Explainable Semantic Text Relations: A Question-Answering Framework for Comparing Document Content
- KELM

Understanding semantic relations between two texts is crucial for many information and document management tasks, in which one must determine whether the content fully overlaps, is completely superseded by another document, or overlaps only partially, with unique information in each. Beyond establishing this relation, it is equally important to provide explainable outputs that specify which pieces of information are present, missing, or newly added between the text pair. In this study, we formally define semantic relations between two texts through the set-theoretic relation between their respective Answerable Question Sets (AQS), the sets of questions each text can answer. Under this formulation, Semantic Text Relation (STR), such as equivalence, inclusion, and mutual overlap, becomes a well-defined set relation between the corresponding texts' AQSs.
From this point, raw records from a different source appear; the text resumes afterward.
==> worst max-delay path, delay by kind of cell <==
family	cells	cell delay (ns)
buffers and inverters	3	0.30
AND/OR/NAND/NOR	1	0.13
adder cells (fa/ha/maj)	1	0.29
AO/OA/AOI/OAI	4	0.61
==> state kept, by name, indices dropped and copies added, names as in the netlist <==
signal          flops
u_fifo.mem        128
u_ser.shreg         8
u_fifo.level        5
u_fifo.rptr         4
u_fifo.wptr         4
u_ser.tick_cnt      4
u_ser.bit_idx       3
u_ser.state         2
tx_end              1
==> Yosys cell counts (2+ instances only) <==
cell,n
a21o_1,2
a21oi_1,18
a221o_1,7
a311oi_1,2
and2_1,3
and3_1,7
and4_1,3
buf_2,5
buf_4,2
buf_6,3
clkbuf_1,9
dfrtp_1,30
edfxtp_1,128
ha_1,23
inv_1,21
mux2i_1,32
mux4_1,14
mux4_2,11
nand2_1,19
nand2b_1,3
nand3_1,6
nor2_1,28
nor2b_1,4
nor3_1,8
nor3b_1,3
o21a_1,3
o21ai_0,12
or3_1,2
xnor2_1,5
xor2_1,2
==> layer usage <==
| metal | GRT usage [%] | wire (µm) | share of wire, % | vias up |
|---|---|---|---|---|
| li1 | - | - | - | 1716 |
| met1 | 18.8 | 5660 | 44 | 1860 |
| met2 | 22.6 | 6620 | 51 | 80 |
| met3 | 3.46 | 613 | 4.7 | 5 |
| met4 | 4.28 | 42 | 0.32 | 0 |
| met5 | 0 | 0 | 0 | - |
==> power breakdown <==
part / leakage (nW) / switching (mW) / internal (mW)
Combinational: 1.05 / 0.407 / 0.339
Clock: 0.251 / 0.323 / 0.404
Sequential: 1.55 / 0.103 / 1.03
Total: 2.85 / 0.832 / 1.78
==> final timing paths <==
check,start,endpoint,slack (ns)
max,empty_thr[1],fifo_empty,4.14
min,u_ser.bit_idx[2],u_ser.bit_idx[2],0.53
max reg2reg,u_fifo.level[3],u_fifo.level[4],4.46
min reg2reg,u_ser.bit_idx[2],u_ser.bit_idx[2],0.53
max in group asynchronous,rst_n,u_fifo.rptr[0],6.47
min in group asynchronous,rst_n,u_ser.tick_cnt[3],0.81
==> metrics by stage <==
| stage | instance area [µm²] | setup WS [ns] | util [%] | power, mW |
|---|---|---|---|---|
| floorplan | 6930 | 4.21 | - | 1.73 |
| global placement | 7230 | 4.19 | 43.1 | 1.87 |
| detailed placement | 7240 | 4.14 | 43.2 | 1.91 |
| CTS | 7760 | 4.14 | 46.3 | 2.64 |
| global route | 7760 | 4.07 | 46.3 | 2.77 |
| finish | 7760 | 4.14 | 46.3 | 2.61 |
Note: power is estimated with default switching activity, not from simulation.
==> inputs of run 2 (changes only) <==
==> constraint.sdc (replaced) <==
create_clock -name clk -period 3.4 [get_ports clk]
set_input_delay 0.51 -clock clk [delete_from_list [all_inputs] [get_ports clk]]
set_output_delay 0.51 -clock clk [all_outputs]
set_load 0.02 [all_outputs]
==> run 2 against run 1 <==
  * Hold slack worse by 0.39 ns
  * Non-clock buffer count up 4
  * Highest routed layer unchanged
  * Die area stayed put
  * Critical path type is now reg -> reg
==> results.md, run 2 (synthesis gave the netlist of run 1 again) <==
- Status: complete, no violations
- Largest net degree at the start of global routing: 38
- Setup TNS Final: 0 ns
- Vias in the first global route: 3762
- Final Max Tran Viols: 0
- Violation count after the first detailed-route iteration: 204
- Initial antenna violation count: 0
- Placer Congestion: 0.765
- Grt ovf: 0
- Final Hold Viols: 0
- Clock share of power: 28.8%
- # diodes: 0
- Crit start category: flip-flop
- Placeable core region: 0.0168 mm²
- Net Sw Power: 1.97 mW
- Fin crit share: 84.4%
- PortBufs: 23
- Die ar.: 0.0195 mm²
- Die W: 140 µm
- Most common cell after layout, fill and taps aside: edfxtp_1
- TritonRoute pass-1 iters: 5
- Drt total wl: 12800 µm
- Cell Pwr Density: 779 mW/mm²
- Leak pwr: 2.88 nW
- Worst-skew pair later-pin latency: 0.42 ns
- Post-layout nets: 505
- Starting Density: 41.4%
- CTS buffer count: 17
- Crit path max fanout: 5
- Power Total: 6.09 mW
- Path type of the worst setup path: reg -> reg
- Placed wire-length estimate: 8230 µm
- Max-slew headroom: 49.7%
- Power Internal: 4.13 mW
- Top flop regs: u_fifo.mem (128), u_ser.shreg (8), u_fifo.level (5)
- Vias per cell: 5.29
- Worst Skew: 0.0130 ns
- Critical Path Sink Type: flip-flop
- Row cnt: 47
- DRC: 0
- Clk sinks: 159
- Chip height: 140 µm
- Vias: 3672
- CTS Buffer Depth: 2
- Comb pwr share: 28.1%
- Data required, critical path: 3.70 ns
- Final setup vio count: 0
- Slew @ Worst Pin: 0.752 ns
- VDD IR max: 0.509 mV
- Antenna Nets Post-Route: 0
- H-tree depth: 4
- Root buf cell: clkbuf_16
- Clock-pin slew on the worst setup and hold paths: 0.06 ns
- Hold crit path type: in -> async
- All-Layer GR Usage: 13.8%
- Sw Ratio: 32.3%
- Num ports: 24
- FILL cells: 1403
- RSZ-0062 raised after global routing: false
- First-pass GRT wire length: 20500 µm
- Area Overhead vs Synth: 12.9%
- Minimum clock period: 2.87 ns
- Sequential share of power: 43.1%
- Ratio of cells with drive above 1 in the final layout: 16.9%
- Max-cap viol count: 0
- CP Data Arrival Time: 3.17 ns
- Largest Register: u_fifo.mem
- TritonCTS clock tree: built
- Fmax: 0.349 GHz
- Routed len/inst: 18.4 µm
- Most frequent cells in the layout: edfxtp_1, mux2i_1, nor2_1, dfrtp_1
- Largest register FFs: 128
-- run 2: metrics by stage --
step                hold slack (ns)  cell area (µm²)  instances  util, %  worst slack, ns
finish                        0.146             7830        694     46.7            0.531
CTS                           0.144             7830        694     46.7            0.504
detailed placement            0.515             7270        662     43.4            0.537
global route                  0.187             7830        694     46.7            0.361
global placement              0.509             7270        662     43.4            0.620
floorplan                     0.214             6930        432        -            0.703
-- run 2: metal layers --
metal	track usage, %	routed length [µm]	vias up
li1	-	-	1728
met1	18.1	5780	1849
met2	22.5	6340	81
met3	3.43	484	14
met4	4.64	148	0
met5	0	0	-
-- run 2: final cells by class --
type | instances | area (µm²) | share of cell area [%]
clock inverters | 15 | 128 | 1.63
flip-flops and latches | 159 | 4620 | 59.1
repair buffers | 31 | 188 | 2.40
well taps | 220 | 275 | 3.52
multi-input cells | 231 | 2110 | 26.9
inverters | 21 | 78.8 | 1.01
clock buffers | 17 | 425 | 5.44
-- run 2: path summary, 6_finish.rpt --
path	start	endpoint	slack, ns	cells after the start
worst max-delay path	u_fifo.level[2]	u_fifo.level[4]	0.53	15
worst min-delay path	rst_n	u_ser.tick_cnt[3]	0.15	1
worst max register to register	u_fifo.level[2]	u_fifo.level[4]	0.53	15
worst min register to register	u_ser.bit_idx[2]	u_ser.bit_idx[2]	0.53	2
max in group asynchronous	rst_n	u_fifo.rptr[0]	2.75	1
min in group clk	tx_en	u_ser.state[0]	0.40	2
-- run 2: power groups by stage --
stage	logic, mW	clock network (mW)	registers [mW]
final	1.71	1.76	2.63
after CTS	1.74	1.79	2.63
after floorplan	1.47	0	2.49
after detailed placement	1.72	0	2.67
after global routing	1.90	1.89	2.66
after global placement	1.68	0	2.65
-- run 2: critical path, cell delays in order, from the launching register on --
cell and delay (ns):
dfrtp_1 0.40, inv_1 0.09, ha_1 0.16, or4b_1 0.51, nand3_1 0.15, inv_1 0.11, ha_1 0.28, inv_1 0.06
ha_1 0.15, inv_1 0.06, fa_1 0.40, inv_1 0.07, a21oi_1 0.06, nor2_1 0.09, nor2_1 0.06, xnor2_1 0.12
The set differences between the AQSs also serve as an explanation or diagnostic tool for identifying how the information in the texts diverges. Using this definition, we construct a synthetic benchmark that captures fine-grained informational relations through controlled paraphrasing and deliberate information removal supported by AQS manipulations. We then use this dataset to evaluate several discriminative and generative models for classifying text pairs into STR categories, assessing how well different model architectures capture semantic relations beyond surface-level similarity. We publicly release both the dataset and the data generation code to support further research.